A Empresa Brasileira de Pesquisa Agropecuária (Embrapa) está concluindo o desenvolvimento de uma nova ferramenta voltada à medição de carbono armazenado no solo em sistemas agrícolas.
Batizado de ProCarbon-Soil (Procs), o modelo foi criado para estimar a dinâmica do chamado “carbon farming”, conjunto de práticas que contribuem para retirar carbono da atmosfera e aumentar seu armazenamento no solo.
Nova ferramenta voltada à medição de carbono armazenado

Os detalhes da tecnologia foram apresentados em artigo científico publicado no periódico especializado Soil Science Society of America Journal. Segundo os pesquisadores, a principal inovação está na adaptação às condições tropicais, característica que diferencia o Procs dos modelos atualmente utilizados no mercado de carbono, desenvolvidos em regiões de clima temperado.
O sistema utiliza apenas duas variáveis diretamente mensuráveis, o estoque total de carbono presente no solo e seu potencial de decomposição. A simplificação contrasta com modelos tradicionais, que geralmente exigem um número maior de parâmetros e informações de difícil obtenção.
A ferramenta foi desenvolvida com base em estudos sobre a dinâmica da matéria orgânica no solo e permite simular os efeitos de práticas agrícolas como plantio direto, rotação de culturas e diferentes formas de preparo do terreno sob variadas condições climáticas.

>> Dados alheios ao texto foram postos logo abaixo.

[src/rtl/iter_divider_pkg.sv]
// Shared definitions for the iterative radix-2 divider: op encodings, FSM states
// and the iteration count.
package iter_divider_pkg;

   localparam logic [1:0] DIV_OP_NONE     = 2'b00;
   localparam logic [1:0] DIV_OP_UNSIGNED = 2'b01;
   localparam logic [1:0] DIV_OP_SIGNED   = 2'b10;

   localparam int DIV_ITERS = 32;

   typedef enum logic [1:0] {
      ST_IDLE = 2'd0,
      ST_CALC = 2'd1,
      ST_FIX  = 2'd2
   } div_state_e;

endpackage

[src/rtl/iter_divider.sv]
// 32-bit iterative restoring divider (signed/unsigned), one quotient bit per cycle.
// Optional macro DIV_ZERO_FAST_EN: divide-by-zero skips the iterations and finishes in one cycle.
module iter_divider
   import iter_divider_pkg::*;
(
   input  logic        clk,
   input  logic        rst,
   input  logic [1:0]  div_op,
   input  logic [31:0] dividend,
   input  logic [31:0] divisor,
   output logic [63:0] result,
   output logic        done
);

   div_state_e  state_q, state_d;
   logic [5:0]  cnt_q, cnt_d;
   logic [32:0] rem_q, rem_d;
   logic [31:0] quo_q, quo_d;
   logic [31:0] dvsr_q, dvsr_d;
   logic        neg_quo_q, neg_quo_d;
   logic        neg_rem_q, neg_rem_d;
   logic [63:0] result_q, result_d;

   logic        accept;
   logic        is_signed;
   logic [33:0] rem_shift;
   logic [33:0] step_diff;
   logic        step_ge;
   logic [32:0] step_rem;
   logic [31:0] step_quo;

   function automatic logic [31:0] cond_neg(input logic neg, input logic [31:0] v);
      return neg ? (32'd0 - v) : v;
   endfunction

   // Restoring step: shift in the next dividend bit, subtract if it fits.
   always_comb begin
      rem_shift = {rem_q, quo_q[31]};
      step_diff = rem_shift - {2'b00, dvsr_q};
      step_ge   = ~step_diff[33];
      step_rem  = step_ge ? step_diff[32:0] : rem_shift[32:0];
      step_quo  = {quo_q[30:0], step_ge};
   end

   always_comb begin
      state_d   = state_q;
      cnt_d     = cnt_q;
      rem_d     = rem_q;
      quo_d     = quo_q;
      dvsr_d    = dvsr_q;
      neg_quo_d = neg_quo_q;
      neg_rem_d = neg_rem_q;
      result_d  = result_q;
      is_signed = (div_op == DIV_OP_SIGNED);
      accept    = (state_q == ST_IDLE) &&
                  ((div_op == DIV_OP_SIGNED) || (div_op == DIV_OP_UNSIGNED));

      unique case (state_q)
         ST_IDLE: begin
            if (accept) begin
               quo_d     = cond_neg(is_signed & dividend[31], dividend);
               dvsr_d    = cond_neg(is_signed & divisor[31], divisor);
               neg_quo_d = is_signed & (dividend[31] ^ divisor[31]);
               neg_rem_d = is_signed & dividend[31];
               rem_d     = '0;
               cnt_d     = '0;
               state_d   = ST_CALC;
`ifdef DIV_ZERO_FAST_EN
               // Raw operands pass straight through FIX with no sign correction.
               if (divisor == 32'd0) begin
                  rem_d     = {1'b0, dividend};
                  quo_d     = '1;
                  neg_quo_d = 1'b0;
                  neg_rem_d = 1'b0;
                  state_d   = ST_FIX;
               end
`endif
            end
         end
         ST_CALC: begin
            rem_d = step_rem;
            quo_d = step_quo;
            cnt_d = cnt_q + 6'd1;
            if (cnt_q == 6'(DIV_ITERS - 1)) begin
               state_d = ST_FIX;
            end
         end
         ST_FIX: begin
            result_d = {cond_neg(neg_rem_q, rem_q[31:0]), cond_neg(neg_quo_q, quo_q)};
            state_d  = ST_IDLE;
         end
         default: state_d = ST_IDLE;
      endcase
   end

   always_ff @(posedge clk) begin
      if (rst) begin
         state_q  <= ST_IDLE;
         cnt_q    <= '0;
         rem_q    <= '0;
         result_q <= '0;
      end else begin
         state_q  <= state_d;
         cnt_q    <= cnt_d;
         rem_q    <= rem_d;
         result_q <= result_d;
      end
   end

   // Operand and sign registers are only meaningful after an accept, so they carry no reset.
   always_ff @(posedge clk) begin
      quo_q     <= quo_d;
      dvsr_q    <= dvsr_d;
      neg_quo_q <= neg_quo_d;
      neg_rem_q <= neg_rem_d;
   end

   assign result = result_q;
   assign done   = (state_q == ST_IDLE);

endmodule

[config.mk]
export PLATFORM = sky130hd
export DESIGN_NAME = iter_divider
export DESIGN_NICKNAME = d
export VERILOG_FILES = /design/src/rtl/iter_divider_pkg.sv /design/src/rtl/iter_divider.sv
export SDC_FILE = /design/constraint.sdc
export NUM_CORES = 1
export LEC_CHECK = 0
export BUFFER_PORTS_ARGS = -buffer_cell sky130_fd_sc_hd__buf_2
export CAP_MARGIN = 30
export CORE_UTILIZATION = 45
export DETAILED_ROUTE_END_ITERATION = 7
export PLACE_DENSITY = 0.74
export SYNTH_ARGS = -nofsm -noshare
export SYNTH_HDL_FRONTEND = slang
export SYNTH_SLANG_ARGS = --single-unit
[constraint.sdc]
create_clock -name clk -period 6.77 [get_ports clk]
set_input_delay 1.354 -clock clk [delete_from_list [all_inputs] [get_ports clk]]
set_output_delay 1.354 -clock clk [all_outputs]
set_load 0.05 [all_outputs]
======== Word-level counts from Yosys, hierarchy flattened ========
Cells that the tools add are included.
W data, S select, Z words.
word-level totals
  output and inout bits ................... 65
  register bits ........................... 171
  word-level logic and storage cells ...... 47
  bits of input ports ..................... 68
cells by class
  reduce and logical (&&, ||, !) cells .... 7
  muxes and demuxes ....................... 14
  equality and inequality tests ........... 7
  add/sub/neg operators ................... 6
  bitwise gates (word level) .............. 5
operators by type and width
  operator                 number
  $mux W32                 5
  $sub A1 B32 Y32 const A  4
  $mux W33                 2
  $pmux W33 S2             1
  $pmux W32 S2             1
  $sub A34 B32 Y34         1
  $pmux W6 S2              1
  $add A6 B1 Y6 const B    1
  $eq A6 B5 Y1 const B     1
  $mux W6                  1
  $reduce_and A2 Y1        3
  $eq A2 B1 Y1 const B     2
  $eq A2 B2 Y1 const B     2
  $mux W2                  2
  $pmux W2 S2              1
  $and A1 B1 Y1            3
  $logic_not A2 Y1         1
  $ne A2 B1 Y1 const B     1
  $ne A2 B2 Y1 const B     1
  $reduce_bool A2 Y1       1
  $logic_and A1 B1 Y1      1
  $logic_or A1 B1 Y1       1
  $not A1 Y1               1
  $xor A1 B1 Y1            1

======== Logic depth before layout (Yosys ltp) ========
  depth in word-level cells ............... 5
  mapped depth ............................ 14
  depth with buffers taken out ............ 13

======== Worst setup path before layout ========
No wires, ideal clock.
  path type ............................... in2reg
  start ................................... in div_op[0]
  end ..................................... reg rem_q[0]
  setup time .............................. 0.117 ns
  slack ................................... 0.436 ns
  required time ........................... 6.653 ns
  arrival ................................. 6.217 ns
  path buffers ............................ 2
  stages .................................. 8
  cell sequence ........................... inv_1 > ha_1 > nor3_1 > or2_2 > clkbuf_1 > nor2_1 > clkbuf_1 > a32o_1
on the way
  word-level cells in the longest chain between the ends .. 5
  elaborated cells on any way between the ends .. 6
  those cells by class .................... eq/ne (3); reduce/logical (3)
ends and longest elaborated chain
  what                                          line                 RTL
  start: declaration                            iter_divider.sv:8    input logic [1:0] div_op,
  $eq A2 B2 Y1 or $eq A2 B1 Y1 (tied branches)  iter_divider.sv:56   ((div_op == DIV_OP_SIGNED) || (div_op == DIV_OP_UNSIGNED));
  $logic_or A1 B1 Y1 (*)                        iter_divider.sv:56
  $logic_and A1 B1 Y1 (*)                       iter_divider.sv:55   accept = (state_q == ST_IDLE) &&
  $ne A2 B1 Y1 (no line) (*)                    -
  $reduce_and A2 Y1 (no line) (*)               -
  end signal: assignment                        iter_divider.sv:105  rem_q <= rem_d;
  end: declaration                              iter_divider.sv:17   logic [32:0] rem_q, rem_d;
Mark *: on every way between the ends. The rest lies on a longest branch, timed or not.
A chain may end at the register's enable or synchronous reset.

======== Worst setup path after layout ========
  start ................................... reg rem_q[17]
  end ..................................... reg rem_q[1]
on the way
  word-level cells in the longest chain between the ends .. 3
ends and longest elaborated chain
  what              line                RTL
  $sub A34 B32 Y34  iter_divider.sv:39  step_diff = rem_shift - {2'b00, dvsr_q};
  $mux W33          iter_divider.sv:41  step_rem = step_ge ? step_diff[32:0] : rem_shift[32:0];
  $pmux W33 S2      iter_divider.sv:58  unique case (state_q)
Every way passes these cells.

==> results.ini <==
[clock_network]
cts_tree = done
cts.reportedPaths.clkPinSlew_ns = 0.08
cts_buffer_depth = 2
cts.htree.levels = 4
cts_buffers = 17
cts.sinks = 171
ctsResizeCount = 0
clock_latency_ns = 0.43
cts_root_buf = clkbuf_16
cts_setup_buffers = 0
hold_buffers = 0

[min_path]
hold_path.class = register to register

[yosys]
synthFlopType = dfxtp_1
synth-xor-area-share_pct = 11.57
ys_seq_area_share_pct = 38.28
synth-simple-area-share_pct = 17.23
syn_inst = 1251
synth_edf_count = 66
synth_mux_area_share_pct = 0.3870
ys_types = 58
yosys_register_bits = 171
async_flop_share_pct = 0
synth_top_family_by_area = compound AO/OA/AOI/OAI gates
yosys_warnings = 0
syn_nets = 1358
avgSynthCellArea_um2 = 8.528
syn_area_mm2 = 0.01067
synth_compound_area_share_pct = 23.58
synth_fa_ha_area_share_pct = 4.644

[routing]
via_count = 9374
routedWlPerCell_um = 15.80
dr.pass1.iters = 5
viasPerCell = 5.613
drcViolationCount = 0
wirelength_um = 26390
antenna_left = 0
drt_iter0_drc = 673

[setup_path]
crit_arrival_ns = 4.26
critPathMaxFanout = 28
critPathRequiredTime_ns = 7.06
start_kind = register
end_kind = register
path_class = register to register

[sta]
finalCritPeriodShare_pct = 58.70
slew_violations = 0
hold_viol_final = 0
clock_skew_ns = 0.01030
grt_setup_unrepaired = no
hold-worst-slack_ns = 0.4554
tns_ns = 0
tightest_slew_ns = 0.9992
fin_crit_ns = 3.974
worst_slack_ns = 2.796
slew_headroom_pct = 33.39
clock.fmax_ghz = 0.2516
setup_viol = 0

[placement]
io_buffers = 132
place.gp.congestion = 0.9442
dp_hpwl_um = 19980
post-place-ws_ns = 2.829

[pwr]
vdd_ir_drop_max_mv = 0.1560
power_density_mw_per_mm2 = 214.7
power_leakage_nw = 4.900
power_mw = 2.623

[global_routing]
grt_use_total_pct = 22.11
grt_max_degree = 74
overflow = 0
grt_antenna_before_repair = 0
grt_first_pass_wirelength_um = 43060
grt_pass1_vias = 8319

[floorplanning]
die_y_um = 156.0
rows = 55
die_w_um = 156.0
core_area_mm2 = 0.02292
initial_core_util_pct = 46.56
die_area_mm2 = 0.02433
ios = 133

[job]
cap_viol_max_count = 0

[cells_and_area]
diodes = 0
nets = 1451
drive_gt1_share_pct = 14.30
areaGrowthSynthToFinish_pct = 14.50

[run_status]
status = complete, no violations

report_power, final:
part           total (mW)  internal [mW]  leakage [nW]  switching (mW)
Sequential           1.22           1.15          1.49          0.0735
Combinational       0.387          0.148          3.11           0.238
Clock                1.01          0.539         0.301           0.474
flip-flops by register name, indices dropped and copies added (netlist names):
name and cells:
result 64, quo_q 32, cnt_q 6, rem_q 33, dvsr_q 32, neg_quo_q 1, neg_rem_q 1, state_q 2
`src/rtl/spi_cmd_pkg.sv`:
```
// rtl/spi_cmd_pkg.sv - shared opcodes, FSM encoding and header layout for spi_cmd_sched
package spi_cmd_pkg;

    localparam logic [3:0] OP_NOP     = 4'h0;
    localparam logic [3:0] OP_WR_IMM  = 4'h1;
    localparam logic [3:0] OP_WR_LONG = 4'h2;
    localparam logic [3:0] OP_RD      = 4'h3;
    localparam logic [3:0] OP_STATUS  = 4'hF;

    localparam logic [1:0] ST_IDLE      = 2'd0;
    localparam logic [1:0] ST_WAIT_DATA = 2'd1;
    localparam logic [1:0] ST_ISSUE     = 2'd2;
    localparam logic [1:0] ST_WAIT_ACK  = 2'd3;

    localparam int HDR_OP_LSB   = 28;
    localparam int HDR_ADDR_LSB = 20;
    localparam int HDR_IMM_W    = 20;

    localparam logic [31:0] TIMEOUT_MARK = 32'hDEAD_0000;

    function automatic logic op_is_legal(input logic [3:0] op);
        return (op == OP_NOP) || (op == OP_WR_IMM) || (op == OP_WR_LONG) ||
               (op == OP_RD) || (op == OP_STATUS);
    endfunction

endpackage

```
`src/rtl/spi_cmd_sched_sat_counter.sv`:
```
// rtl/spi_cmd_sched_sat_counter.sv - saturating event counter, cleared only by reset
module sat_counter #(
    parameter int CNT_W = 8
) (
    input  logic             clk,
    input  logic             reset_n,
    input  logic             inc,
    output logic [CNT_W-1:0] value
);

    always_ff @(posedge clk or negedge reset_n) begin
        if (!reset_n) begin
            value <= '0;
        end else if (inc && (value != {CNT_W{1'b1}})) begin
            value <= value + {{(CNT_W-1){1'b0}}, 1'b1};
        end
    end

endmodule

```
`src/rtl/spi_cmd_sched.sv`:
```
// rtl/spi_cmd_sched.sv - SPI word command sequencer driving a req/ack parameter bus
// Optional write echo into tx_word when SPI_CMD_ECHO_EN is defined.
module spi_cmd_sched
    import spi_cmd_pkg::*;
#(
    parameter int ADDR_W  = 8,
    parameter int TIMEOUT = 255,
    parameter int CNT_W   = 8
) (
    input  logic              clk,
    input  logic              reset_n,
    input  logic [31:0]       rx_word,
    input  logic              rx_rdy,
    output logic              bus_req,
    output logic              bus_we,
    output logic [ADDR_W-1:0] bus_addr,
    output logic [31:0]       bus_wdata,
    input  logic              bus_ack,
    input  logic [31:0]       bus_rdata,
    output logic [31:0]       tx_word,
    output logic              busy,
    output logic [CNT_W-1:0]  err_cnt,
    output logic [CNT_W-1:0]  ovr_cnt
);

    // Last timer value before abort: WAIT_ACK lasts exactly TIMEOUT cycles.
    localparam logic [15:0] TIMER_LAST = 16'(TIMEOUT - 1);

    logic [1:0]  state;
    logic [15:0] timer;
    logic [3:0]  opcode;
    logic        ack;
    logic        timed_out;
    logic        err_inc;
    logic        ovr_inc;
    logic [7:0]  err8;
    logic [7:0]  ovr8;
`ifdef SPI_CMD_ECHO_EN
    logic [31:0] hdr;
`endif

    assign opcode    = rx_word[HDR_OP_LSB +: 4];
    assign ack       = bus_ack & bus_req;
    assign timed_out = (state == ST_WAIT_ACK) && !ack && (timer == TIMER_LAST);
    assign busy      = (state != ST_IDLE);
    assign err8      = 8'(err_cnt);
    assign ovr8      = 8'(ovr_cnt);

    always_comb begin
        err_inc = 1'b0;
        ovr_inc = 1'b0;
        if (state == ST_IDLE) begin
            err_inc = rx_rdy && !op_is_legal(opcode);
        end else if (state == ST_ISSUE || state == ST_WAIT_ACK) begin
            ovr_inc = rx_rdy;
            err_inc = timed_out;
        end
    end

    always_ff @(posedge clk or negedge reset_n) begin
        if (!reset_n) begin
            state     <= ST_IDLE;
            timer     <= '0;
            bus_req   <= 1'b0;
            bus_we    <= 1'b0;
            bus_addr  <= '0;
            bus_wdata <= '0;
            tx_word   <= '0;
`ifdef SPI_CMD_ECHO_EN
            hdr       <= '0;
`endif
        end else begin
            case (state)
                ST_IDLE: begin
                    if (rx_rdy) begin
                        case (opcode)
                            OP_WR_IMM: begin
                                bus_addr  <= rx_word[HDR_ADDR_LSB +: ADDR_W];
                                bus_we    <= 1'b1;
                                bus_wdata <= {12'h000, rx_word[HDR_IMM_W-1:0]};
                                state     <= ST_ISSUE;
`ifdef SPI_CMD_ECHO_EN
                                hdr       <= rx_word;
`endif
                            end
                            OP_WR_LONG: begin
                                bus_addr <= rx_word[HDR_ADDR_LSB +: ADDR_W];
                                bus_we   <= 1'b1;
                                state    <= ST_WAIT_DATA;
`ifdef SPI_CMD_ECHO_EN
                                hdr      <= rx_word;
`endif
                            end
                            OP_RD: begin
                                bus_addr <= rx_word[HDR_ADDR_LSB +: ADDR_W];
                                bus_we   <= 1'b0;
                                state    <= ST_ISSUE;
                            end
                            OP_STATUS: begin
                                tx_word <= {busy, 7'h00, 8'h00, ovr8, err8};
                            end
                            default: ;
                        endcase
                    end
                end
                ST_WAIT_DATA: begin
                    if (rx_rdy) begin
                        bus_wdata <= rx_word;
                        state     <= ST_ISSUE;
                    end
                end
                ST_ISSUE: begin
                    bus_req <= 1'b1;
                    timer   <= '0;
                    state   <= ST_WAIT_ACK;
                end
                default: begin
                    // Ack takes priority over a timeout landing on the same edge.
                    if (ack) begin
                        bus_req <= 1'b0;
                        state   <= ST_IDLE;
                        if (!bus_we) begin
                            tx_word <= bus_rdata;
                        end
`ifdef SPI_CMD_ECHO_EN
                        else begin
                            tx_word <= hdr;
                        end
`endif
                    end else if (timed_out) begin
                        bus_req <= 1'b0;
                        state   <= ST_IDLE;
                        tx_word <= TIMEOUT_MARK | 32'(bus_addr);
                    end else begin
                        timer <= timer + 16'd1;
                    end
                end
            endcase
        end
    end

    sat_counter #(.CNT_W(CNT_W)) u_err_cnt (
        .clk     (clk),
        .reset_n (reset_n),
        .inc     (err_inc),
        .value   (err_cnt)
    );

    sat_counter #(.CNT_W(CNT_W)) u_ovr_cnt (
        .clk     (clk),
        .reset_n (reset_n),
        .inc     (ovr_inc),
        .value   (ovr_cnt)
    );

endmodule

```
### src/rtl/set_arb_rr_pick.sv
// rtl/set_arb_rr_pick.sv - round-robin picker: first requester at or after last_grant+1
module rr_pick #(
   parameter int N_REQ = 4,
   parameter int IDW   = $clog2(N_REQ)
) (
   input  logic [N_REQ-1:0] req,
   input  logic [IDW-1:0]   last_grant,
   output logic [N_REQ-1:0] grant,
   output logic [IDW-1:0]   idx,
   output logic             any
);

   always_comb begin
      int k;
      k     = 0;
      grant = '0;
      idx   = '0;
      any   = 1'b0;
      // Walk N_REQ positions starting just after the previous winner, wrapping at N_REQ.
      for (int i = 1; i <= N_REQ; i++) begin
         k = int'(last_grant) + i;
         if (k >= N_REQ) k = k - N_REQ;
         if (!any && req[k]) begin
            any      = 1'b1;
            grant[k] = 1'b1;
            idx      = IDW'(k);
         end
      end
   end

endmodule
==> src/rtl/dot_acc_tree.sv <==
// Registered lane products (S1) feeding a balanced adder tree whose sum is registered in S2.
// Beat metadata travels alongside so the accumulator stage knows when a transaction closes.
module dot_acc_tree
    import dot_acc_pkg::*;
#(
    parameter int IN_SIZE_0  = DEF_IN_SIZE_0,
    parameter int IN_SIZE_1  = DEF_IN_SIZE_1,
    parameter int ARRAY_SIZE = DEF_ARRAY_SIZE,
    parameter int ACC_SIZE   = DEF_ACC_SIZE,
    parameter int CNT_SIZE   = DEF_CNT_SIZE
) (
    input  logic                                i_clk,
    input  logic                                i_rst,
    input  logic                                i_stall,
    input  logic                                i_valid,
    input  logic                                i_last,
    input  logic                                i_trunc,
    input  logic [CNT_SIZE-1:0]                 i_count,
    input  logic                                i_signed,
    input  logic [ARRAY_SIZE-1:0][IN_SIZE_0-1:0] i_in_0,
    input  logic [ARRAY_SIZE-1:0][IN_SIZE_1-1:0] i_in_1,
    output stage_t                              o_s2
);

    logic [ACC_SIZE-1:0] w_prod [ARRAY_SIZE];
    logic [ACC_SIZE-1:0] r_prod [ARRAY_SIZE];
    logic                r_s1_valid;
    logic                r_s1_last;
    logic                r_s1_trunc;
    logic [CNT_SIZE-1:0] r_s1_count;
    logic [ACC_SIZE-1:0] w_tree_sum;
    stage_t              r_s2;

    // Extending both operands to the full result width lets one modular multiply serve both modes.
    for (genvar g = 0; g < ARRAY_SIZE; g++) begin : g_lane
        logic [ACC_SIZE-1:0] w_ext_0;
        logic [ACC_SIZE-1:0] w_ext_1;
        assign w_ext_0   = {{(ACC_SIZE-IN_SIZE_0){i_signed & i_in_0[g][IN_SIZE_0-1]}}, i_in_0[g]};
        assign w_ext_1   = {{(ACC_SIZE-IN_SIZE_1){i_signed & i_in_1[g][IN_SIZE_1-1]}}, i_in_1[g]};
        assign w_prod[g] = w_ext_0 * w_ext_1;
    end

    always_ff @(posedge i_clk) begin
        if (i_rst) begin
            r_s1_valid <= 1'b0;
            r_s1_last  <= 1'b0;
            r_s1_trunc <= 1'b0;
            r_s1_count <= '0;
            for (int i = 0; i < ARRAY_SIZE; i++) r_prod[i] <= '0;
        end else if (!i_stall) begin
            r_s1_valid <= i_valid;
            r_s1_last  <= i_last;
            r_s1_trunc <= i_trunc;
            r_s1_count <= i_count;
            for (int i = 0; i < ARRAY_SIZE; i++) r_prod[i] <= w_prod[i];
        end
    end

    // Heap-indexed tree: leaves at ARRAY_SIZE..2*ARRAY_SIZE-1, root at 1; valid for any lane count.
    always_comb begin : tree
        logic [ACC_SIZE-1:0] node [1:2*ARRAY_SIZE-1];
        for (int i = 1; i < 2*ARRAY_SIZE; i++) node[i] = '0;
        for (int i = 0; i < ARRAY_SIZE; i++) node[ARRAY_SIZE+i] = r_prod[i];
        for (int i = ARRAY_SIZE-1; i >= 1; i--) node[i] = node[2*i] + node[2*i+1];
        w_tree_sum = node[1];
    end

    always_ff @(posedge i_clk) begin
        if (i_rst) begin
            r_s2 <= '0;
        end else if (!i_stall) begin
            r_s2.valid <= r_s1_valid;
            r_s2.last  <= r_s1_last;
            r_s2.trunc <= r_s1_trunc;
            r_s2.count <= r_s1_count;
            r_s2.sum   <= w_tree_sum;
        end
    end

    assign o_s2 = r_s2;

endmodule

Para a construção do modelo, os pesquisadores utilizaram dados obtidos em pesquisas conduzidas pela Embrapa e pela Bayer, parceira do projeto. O processo de calibração também contou com um amplo conjunto de informações secundárias, reunindo 4.290 amostras de solo provenientes de todas as regiões do país e extraídas de 370 estudos científicos.
Mercado de créditos de carbono

De acordo com a equipe responsável, além de facilitar a medição, verificação e elaboração de relatórios, o Procs pode contribuir para aumentar a confiabilidade dos projetos ligados ao mercado de créditos de carbono.
Atualmente, uma das alternativas para mensurar o carbono armazenado no solo é a realização de coletas periódicas em campo, método considerado mais caro e demorado. Outra possibilidade é o uso de modelos reconhecidos pelas certificadoras do setor.
Nos testes realizados, o Procs apresentou resultados próximos aos obtidos pelo Century, um dos modelos mais conhecidos para esse tipo de análise. Em simulações de 50 anos, a diferença média entre as estimativas foi de 1,03 tonelada de carbono por hectare.
Os pesquisadores afirmam ainda que o grau de incerteza do modelo ficou abaixo daquele normalmente observado em medições diretas realizadas em propriedades rurais. Em áreas agrícolas com cerca de 40 hectares, os protocolos tradicionais podem apresentar margem de erro de até 3,8 toneladas de carbono por hectare.
Antes de ser utilizado comercialmente, o Procs precisará passar pelo processo de validação junto às certificadoras que atuam no mercado voluntário de carbono. Atualmente, a equipe trabalha na elaboração da documentação necessária para submissão à Verra, organização internacional responsável pela certificação de créditos de carbono.